_Input data_:
>>>
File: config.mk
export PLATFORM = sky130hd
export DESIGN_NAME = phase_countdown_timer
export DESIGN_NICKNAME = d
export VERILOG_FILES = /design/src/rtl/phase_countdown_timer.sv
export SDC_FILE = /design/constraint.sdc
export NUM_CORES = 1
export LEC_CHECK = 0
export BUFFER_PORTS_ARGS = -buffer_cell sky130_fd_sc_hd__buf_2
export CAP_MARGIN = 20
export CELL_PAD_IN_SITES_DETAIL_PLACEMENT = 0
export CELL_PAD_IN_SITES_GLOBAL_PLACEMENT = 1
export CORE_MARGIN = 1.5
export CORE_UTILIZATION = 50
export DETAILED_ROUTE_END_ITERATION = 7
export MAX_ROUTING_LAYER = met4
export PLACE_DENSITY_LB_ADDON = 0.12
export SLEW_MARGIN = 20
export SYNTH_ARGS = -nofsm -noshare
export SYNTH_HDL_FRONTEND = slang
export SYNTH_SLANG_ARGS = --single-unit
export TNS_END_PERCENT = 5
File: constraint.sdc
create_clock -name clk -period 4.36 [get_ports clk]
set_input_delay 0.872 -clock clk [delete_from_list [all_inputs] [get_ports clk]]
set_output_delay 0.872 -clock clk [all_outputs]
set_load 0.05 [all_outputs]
<<<
>>>
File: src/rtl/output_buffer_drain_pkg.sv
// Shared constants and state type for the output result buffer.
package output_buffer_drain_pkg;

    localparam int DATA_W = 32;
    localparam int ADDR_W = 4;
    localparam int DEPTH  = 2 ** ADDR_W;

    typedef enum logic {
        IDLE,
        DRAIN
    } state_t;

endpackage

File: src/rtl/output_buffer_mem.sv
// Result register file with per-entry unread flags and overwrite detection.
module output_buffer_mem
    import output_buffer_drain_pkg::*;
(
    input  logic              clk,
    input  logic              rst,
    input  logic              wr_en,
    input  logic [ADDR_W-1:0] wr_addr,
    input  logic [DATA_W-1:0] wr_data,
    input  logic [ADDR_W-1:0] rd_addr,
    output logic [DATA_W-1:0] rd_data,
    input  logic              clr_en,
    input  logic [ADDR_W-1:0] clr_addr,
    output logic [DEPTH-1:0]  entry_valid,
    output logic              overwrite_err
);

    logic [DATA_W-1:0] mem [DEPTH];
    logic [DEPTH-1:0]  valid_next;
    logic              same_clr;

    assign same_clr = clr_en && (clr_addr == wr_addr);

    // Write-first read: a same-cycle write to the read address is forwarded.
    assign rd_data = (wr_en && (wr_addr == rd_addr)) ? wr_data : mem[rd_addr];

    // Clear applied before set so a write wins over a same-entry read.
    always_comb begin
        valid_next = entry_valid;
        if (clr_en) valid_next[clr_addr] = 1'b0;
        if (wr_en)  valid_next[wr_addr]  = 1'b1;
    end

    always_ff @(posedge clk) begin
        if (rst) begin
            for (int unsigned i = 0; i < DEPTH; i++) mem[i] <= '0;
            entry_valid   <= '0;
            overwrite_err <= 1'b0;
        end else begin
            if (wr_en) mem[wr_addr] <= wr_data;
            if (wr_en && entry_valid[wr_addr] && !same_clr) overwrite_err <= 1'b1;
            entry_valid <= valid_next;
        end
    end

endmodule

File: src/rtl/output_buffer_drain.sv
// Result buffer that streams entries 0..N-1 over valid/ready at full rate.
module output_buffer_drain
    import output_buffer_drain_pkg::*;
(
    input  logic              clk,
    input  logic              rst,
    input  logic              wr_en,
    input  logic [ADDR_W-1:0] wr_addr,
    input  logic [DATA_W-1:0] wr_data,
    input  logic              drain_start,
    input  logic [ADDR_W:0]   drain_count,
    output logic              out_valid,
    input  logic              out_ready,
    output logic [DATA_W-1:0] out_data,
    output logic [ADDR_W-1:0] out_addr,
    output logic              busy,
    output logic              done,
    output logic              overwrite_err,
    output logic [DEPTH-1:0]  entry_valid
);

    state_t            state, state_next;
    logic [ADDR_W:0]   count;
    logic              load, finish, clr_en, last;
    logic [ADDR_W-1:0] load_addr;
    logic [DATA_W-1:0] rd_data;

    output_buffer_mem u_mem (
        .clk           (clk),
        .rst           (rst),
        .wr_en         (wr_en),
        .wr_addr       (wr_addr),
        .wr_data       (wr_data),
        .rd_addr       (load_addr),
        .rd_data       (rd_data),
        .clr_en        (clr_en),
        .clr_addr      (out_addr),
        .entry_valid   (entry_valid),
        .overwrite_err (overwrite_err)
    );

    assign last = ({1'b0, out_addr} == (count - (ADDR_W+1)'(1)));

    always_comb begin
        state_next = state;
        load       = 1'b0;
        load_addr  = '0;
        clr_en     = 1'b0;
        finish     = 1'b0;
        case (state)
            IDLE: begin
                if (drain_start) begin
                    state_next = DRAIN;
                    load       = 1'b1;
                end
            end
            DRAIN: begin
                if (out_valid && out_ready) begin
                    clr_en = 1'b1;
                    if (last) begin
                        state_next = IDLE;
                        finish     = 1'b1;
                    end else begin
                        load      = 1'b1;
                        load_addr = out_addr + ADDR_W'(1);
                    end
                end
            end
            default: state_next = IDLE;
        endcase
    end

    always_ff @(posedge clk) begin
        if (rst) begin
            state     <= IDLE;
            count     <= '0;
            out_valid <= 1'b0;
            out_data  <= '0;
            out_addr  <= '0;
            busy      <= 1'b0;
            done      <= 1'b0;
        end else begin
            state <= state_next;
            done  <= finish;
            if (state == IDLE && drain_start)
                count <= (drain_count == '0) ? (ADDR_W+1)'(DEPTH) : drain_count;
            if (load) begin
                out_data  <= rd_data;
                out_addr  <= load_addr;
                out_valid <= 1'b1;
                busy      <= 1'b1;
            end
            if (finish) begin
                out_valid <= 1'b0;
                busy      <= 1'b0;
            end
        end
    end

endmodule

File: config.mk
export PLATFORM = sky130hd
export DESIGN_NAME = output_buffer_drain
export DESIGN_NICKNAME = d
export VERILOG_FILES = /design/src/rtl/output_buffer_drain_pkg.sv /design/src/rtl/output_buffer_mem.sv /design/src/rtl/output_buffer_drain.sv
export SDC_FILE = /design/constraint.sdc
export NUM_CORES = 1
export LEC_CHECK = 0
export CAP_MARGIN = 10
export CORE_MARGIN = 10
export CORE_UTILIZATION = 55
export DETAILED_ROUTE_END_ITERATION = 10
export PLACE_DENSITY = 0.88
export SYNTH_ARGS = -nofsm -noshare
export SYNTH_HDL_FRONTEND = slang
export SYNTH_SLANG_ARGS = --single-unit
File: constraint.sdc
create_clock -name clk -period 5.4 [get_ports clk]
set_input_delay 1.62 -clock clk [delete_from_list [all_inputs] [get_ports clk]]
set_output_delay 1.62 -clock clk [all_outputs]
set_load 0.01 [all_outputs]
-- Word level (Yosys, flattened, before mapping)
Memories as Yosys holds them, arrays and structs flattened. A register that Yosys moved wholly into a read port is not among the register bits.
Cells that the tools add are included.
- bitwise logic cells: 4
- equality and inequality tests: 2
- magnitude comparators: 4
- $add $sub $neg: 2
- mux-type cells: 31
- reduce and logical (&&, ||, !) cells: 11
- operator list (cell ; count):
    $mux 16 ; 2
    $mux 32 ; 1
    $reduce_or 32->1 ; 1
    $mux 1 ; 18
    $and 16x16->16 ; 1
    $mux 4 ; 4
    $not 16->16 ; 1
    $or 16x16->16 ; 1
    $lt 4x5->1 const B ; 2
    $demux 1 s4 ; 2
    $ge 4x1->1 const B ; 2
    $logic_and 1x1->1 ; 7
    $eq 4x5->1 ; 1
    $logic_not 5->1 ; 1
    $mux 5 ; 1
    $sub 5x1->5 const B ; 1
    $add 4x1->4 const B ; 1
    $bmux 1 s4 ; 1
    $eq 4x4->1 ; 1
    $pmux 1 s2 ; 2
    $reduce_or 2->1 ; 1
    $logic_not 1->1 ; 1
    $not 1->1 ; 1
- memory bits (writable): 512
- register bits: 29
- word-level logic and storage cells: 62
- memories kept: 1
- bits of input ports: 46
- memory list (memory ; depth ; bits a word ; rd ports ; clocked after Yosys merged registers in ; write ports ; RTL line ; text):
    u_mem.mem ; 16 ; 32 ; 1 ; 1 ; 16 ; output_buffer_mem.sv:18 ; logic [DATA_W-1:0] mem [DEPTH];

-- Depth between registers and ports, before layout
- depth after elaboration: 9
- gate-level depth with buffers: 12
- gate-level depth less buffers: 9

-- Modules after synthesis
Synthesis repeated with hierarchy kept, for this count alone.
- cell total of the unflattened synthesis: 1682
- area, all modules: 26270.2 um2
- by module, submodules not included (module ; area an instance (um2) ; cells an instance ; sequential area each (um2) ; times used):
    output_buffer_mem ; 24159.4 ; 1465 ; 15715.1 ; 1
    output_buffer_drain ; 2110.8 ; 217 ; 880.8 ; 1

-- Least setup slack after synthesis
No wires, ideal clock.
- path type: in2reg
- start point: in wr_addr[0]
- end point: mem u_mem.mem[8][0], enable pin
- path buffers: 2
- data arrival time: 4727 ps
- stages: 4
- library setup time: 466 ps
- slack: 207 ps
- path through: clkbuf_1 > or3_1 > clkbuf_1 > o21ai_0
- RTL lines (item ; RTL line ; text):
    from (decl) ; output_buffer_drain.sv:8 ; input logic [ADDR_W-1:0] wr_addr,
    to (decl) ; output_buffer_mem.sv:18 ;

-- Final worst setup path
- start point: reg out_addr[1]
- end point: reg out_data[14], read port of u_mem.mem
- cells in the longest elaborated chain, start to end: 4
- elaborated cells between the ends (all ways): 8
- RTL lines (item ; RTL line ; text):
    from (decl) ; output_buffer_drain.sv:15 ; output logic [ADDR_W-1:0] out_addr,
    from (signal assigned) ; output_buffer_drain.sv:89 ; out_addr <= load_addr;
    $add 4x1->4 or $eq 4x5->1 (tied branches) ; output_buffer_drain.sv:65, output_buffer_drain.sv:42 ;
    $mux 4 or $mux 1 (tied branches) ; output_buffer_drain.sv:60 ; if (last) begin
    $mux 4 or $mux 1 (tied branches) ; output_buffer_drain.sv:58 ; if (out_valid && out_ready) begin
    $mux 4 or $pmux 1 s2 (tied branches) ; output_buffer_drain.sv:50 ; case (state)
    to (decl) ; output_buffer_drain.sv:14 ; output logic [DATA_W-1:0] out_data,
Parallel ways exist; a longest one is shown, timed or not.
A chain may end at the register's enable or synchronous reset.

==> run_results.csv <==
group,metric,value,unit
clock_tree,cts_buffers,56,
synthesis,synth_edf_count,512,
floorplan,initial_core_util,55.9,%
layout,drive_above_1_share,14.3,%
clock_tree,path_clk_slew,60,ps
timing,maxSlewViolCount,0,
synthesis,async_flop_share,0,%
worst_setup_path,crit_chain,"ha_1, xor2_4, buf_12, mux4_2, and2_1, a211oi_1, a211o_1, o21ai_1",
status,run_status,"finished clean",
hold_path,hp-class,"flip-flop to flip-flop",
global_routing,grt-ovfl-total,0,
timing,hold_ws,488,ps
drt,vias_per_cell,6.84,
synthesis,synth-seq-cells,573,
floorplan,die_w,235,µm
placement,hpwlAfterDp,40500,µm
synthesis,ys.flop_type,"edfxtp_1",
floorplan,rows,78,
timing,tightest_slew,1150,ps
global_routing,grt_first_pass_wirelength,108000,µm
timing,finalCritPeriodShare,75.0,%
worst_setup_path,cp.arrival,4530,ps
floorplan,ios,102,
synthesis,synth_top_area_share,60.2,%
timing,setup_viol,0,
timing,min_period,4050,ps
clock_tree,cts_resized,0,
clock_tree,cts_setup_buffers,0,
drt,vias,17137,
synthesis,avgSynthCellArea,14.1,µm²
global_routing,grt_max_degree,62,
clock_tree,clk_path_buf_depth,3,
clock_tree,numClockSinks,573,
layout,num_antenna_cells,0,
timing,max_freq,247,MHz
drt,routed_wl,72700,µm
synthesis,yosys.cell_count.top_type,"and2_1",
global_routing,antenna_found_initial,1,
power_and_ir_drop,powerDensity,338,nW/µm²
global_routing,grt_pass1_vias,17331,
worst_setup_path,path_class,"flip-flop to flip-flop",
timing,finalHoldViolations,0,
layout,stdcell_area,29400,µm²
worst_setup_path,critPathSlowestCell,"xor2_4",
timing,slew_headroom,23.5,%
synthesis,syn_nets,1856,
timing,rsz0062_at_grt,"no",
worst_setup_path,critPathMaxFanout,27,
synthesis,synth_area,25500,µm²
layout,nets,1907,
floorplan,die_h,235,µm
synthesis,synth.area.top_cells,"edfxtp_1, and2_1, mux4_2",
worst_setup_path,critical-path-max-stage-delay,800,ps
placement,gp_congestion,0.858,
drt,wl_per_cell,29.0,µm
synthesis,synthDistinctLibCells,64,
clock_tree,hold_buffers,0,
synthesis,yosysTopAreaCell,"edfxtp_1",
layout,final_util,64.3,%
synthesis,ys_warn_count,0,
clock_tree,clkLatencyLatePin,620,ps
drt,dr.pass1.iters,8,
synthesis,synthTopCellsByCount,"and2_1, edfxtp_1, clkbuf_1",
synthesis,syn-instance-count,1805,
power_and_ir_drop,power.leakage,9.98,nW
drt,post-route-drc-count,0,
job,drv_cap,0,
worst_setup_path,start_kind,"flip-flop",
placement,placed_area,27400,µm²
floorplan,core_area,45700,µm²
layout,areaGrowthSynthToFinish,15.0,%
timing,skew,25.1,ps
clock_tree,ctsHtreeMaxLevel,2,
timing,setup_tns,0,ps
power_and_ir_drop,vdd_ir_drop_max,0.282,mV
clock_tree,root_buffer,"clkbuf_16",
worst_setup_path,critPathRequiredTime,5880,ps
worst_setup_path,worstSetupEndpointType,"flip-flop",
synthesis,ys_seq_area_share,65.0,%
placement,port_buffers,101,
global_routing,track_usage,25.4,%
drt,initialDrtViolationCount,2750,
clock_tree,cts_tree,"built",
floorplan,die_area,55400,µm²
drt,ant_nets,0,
<<<
>>>
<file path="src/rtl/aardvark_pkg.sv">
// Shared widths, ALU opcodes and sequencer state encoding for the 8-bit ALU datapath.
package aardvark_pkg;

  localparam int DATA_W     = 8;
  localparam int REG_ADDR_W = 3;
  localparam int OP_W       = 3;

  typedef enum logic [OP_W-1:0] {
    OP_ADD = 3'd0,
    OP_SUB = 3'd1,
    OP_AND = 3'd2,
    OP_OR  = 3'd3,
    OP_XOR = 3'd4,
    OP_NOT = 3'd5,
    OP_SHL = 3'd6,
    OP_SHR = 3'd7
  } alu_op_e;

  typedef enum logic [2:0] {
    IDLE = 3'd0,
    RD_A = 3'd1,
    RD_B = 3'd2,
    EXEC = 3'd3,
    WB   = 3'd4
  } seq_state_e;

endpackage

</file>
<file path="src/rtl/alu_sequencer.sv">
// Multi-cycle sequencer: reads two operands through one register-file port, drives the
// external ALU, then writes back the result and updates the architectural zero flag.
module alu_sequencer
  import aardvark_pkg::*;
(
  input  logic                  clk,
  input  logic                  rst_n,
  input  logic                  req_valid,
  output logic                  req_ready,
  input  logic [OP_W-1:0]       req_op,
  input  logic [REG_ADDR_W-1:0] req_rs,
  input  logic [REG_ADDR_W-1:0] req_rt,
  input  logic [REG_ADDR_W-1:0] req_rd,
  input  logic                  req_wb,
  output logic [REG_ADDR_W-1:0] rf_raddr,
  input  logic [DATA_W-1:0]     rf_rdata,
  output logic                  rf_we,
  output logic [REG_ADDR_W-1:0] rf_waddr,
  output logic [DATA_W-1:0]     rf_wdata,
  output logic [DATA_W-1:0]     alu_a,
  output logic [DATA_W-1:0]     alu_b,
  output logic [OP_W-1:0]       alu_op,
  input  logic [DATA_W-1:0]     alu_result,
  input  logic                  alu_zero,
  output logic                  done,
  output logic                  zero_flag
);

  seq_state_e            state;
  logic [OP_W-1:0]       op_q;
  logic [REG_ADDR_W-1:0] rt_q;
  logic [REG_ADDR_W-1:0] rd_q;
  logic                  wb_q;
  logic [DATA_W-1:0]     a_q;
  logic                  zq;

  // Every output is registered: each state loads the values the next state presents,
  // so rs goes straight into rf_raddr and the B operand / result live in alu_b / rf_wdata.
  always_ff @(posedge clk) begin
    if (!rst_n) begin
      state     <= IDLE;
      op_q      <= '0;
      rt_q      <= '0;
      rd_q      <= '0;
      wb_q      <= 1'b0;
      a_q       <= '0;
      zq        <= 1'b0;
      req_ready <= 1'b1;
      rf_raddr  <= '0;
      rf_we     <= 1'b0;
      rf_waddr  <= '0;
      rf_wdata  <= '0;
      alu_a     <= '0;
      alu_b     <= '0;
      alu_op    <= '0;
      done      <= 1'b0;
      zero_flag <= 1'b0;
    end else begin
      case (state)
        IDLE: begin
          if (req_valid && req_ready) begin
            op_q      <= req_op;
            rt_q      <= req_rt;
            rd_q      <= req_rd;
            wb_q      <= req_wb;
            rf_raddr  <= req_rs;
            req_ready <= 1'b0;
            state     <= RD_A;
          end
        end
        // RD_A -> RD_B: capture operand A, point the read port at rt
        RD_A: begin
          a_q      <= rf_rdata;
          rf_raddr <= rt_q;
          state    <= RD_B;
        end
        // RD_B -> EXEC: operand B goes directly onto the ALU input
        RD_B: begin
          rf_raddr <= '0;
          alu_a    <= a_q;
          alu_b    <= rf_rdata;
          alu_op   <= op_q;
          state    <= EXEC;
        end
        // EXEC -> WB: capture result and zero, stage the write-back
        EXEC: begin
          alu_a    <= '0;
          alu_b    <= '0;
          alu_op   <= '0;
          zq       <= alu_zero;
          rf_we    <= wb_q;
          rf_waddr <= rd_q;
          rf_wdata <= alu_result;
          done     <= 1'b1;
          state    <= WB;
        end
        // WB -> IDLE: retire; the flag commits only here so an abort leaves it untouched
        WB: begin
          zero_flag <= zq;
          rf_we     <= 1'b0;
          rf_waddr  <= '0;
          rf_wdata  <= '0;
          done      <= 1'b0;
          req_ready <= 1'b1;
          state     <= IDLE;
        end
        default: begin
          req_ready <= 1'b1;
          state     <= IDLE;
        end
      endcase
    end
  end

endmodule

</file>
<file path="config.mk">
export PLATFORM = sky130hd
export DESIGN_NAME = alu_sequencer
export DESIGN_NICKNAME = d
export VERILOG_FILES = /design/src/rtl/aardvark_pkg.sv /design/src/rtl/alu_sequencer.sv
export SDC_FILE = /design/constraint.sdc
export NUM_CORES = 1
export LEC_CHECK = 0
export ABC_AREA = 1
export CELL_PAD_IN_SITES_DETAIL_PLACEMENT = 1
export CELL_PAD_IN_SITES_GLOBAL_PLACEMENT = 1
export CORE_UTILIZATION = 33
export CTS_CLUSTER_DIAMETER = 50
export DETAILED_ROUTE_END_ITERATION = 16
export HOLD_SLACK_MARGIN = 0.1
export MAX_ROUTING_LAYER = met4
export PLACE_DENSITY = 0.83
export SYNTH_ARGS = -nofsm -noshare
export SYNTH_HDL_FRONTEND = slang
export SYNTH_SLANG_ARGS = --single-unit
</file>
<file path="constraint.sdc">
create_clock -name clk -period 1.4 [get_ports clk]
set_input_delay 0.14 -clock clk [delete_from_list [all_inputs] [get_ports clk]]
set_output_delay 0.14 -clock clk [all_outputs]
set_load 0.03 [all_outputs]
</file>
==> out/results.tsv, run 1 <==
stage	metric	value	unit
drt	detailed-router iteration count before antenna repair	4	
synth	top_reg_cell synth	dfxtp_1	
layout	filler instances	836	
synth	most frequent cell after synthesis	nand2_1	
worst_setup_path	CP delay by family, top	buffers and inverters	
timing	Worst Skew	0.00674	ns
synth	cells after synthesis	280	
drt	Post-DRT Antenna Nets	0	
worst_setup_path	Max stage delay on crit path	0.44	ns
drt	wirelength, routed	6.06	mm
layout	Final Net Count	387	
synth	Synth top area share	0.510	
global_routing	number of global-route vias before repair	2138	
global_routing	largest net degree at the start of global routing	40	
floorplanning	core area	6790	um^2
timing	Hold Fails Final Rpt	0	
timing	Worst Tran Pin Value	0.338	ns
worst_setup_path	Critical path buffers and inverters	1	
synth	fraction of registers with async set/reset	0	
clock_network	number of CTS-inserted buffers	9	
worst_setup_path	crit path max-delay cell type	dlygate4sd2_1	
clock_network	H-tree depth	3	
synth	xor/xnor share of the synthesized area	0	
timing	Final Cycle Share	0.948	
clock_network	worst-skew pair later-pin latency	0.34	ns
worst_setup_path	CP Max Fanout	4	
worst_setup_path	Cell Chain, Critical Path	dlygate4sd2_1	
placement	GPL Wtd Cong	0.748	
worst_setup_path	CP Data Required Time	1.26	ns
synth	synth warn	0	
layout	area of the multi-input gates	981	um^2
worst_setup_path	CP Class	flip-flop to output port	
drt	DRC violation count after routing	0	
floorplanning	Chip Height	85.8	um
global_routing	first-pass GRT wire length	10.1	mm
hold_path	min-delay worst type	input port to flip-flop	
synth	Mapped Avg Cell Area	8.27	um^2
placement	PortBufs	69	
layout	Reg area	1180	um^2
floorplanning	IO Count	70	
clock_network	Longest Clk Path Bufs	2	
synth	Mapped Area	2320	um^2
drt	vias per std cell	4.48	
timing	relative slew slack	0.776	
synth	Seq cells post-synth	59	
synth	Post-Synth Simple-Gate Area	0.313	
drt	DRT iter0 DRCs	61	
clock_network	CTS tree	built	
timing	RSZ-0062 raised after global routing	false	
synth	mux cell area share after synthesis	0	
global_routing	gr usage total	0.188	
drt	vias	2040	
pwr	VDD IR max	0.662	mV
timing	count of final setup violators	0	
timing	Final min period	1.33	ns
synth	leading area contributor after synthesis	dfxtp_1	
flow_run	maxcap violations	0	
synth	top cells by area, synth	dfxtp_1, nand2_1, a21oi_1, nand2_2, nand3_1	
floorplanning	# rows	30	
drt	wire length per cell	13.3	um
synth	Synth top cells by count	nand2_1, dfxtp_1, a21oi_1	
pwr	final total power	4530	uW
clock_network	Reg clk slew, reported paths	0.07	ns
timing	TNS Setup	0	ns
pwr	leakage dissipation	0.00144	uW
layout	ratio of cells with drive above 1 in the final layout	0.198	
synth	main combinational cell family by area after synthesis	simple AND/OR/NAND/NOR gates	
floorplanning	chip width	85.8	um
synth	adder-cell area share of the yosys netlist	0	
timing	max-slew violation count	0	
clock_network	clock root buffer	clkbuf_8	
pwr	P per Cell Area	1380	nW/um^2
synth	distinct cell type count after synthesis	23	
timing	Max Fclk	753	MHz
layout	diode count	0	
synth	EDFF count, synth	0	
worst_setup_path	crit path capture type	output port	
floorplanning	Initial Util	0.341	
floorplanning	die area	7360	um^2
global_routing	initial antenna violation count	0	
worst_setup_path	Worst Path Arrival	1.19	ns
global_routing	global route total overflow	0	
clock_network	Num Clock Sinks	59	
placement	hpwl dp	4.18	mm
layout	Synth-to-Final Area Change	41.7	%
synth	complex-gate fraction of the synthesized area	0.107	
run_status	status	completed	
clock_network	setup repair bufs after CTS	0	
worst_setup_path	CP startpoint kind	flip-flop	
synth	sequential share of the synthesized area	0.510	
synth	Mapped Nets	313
<<<
_Task requirements_: All lines above that hold the string "default" should be copied.

_Reply_:
            default: state_next = IDLE;
        default: begin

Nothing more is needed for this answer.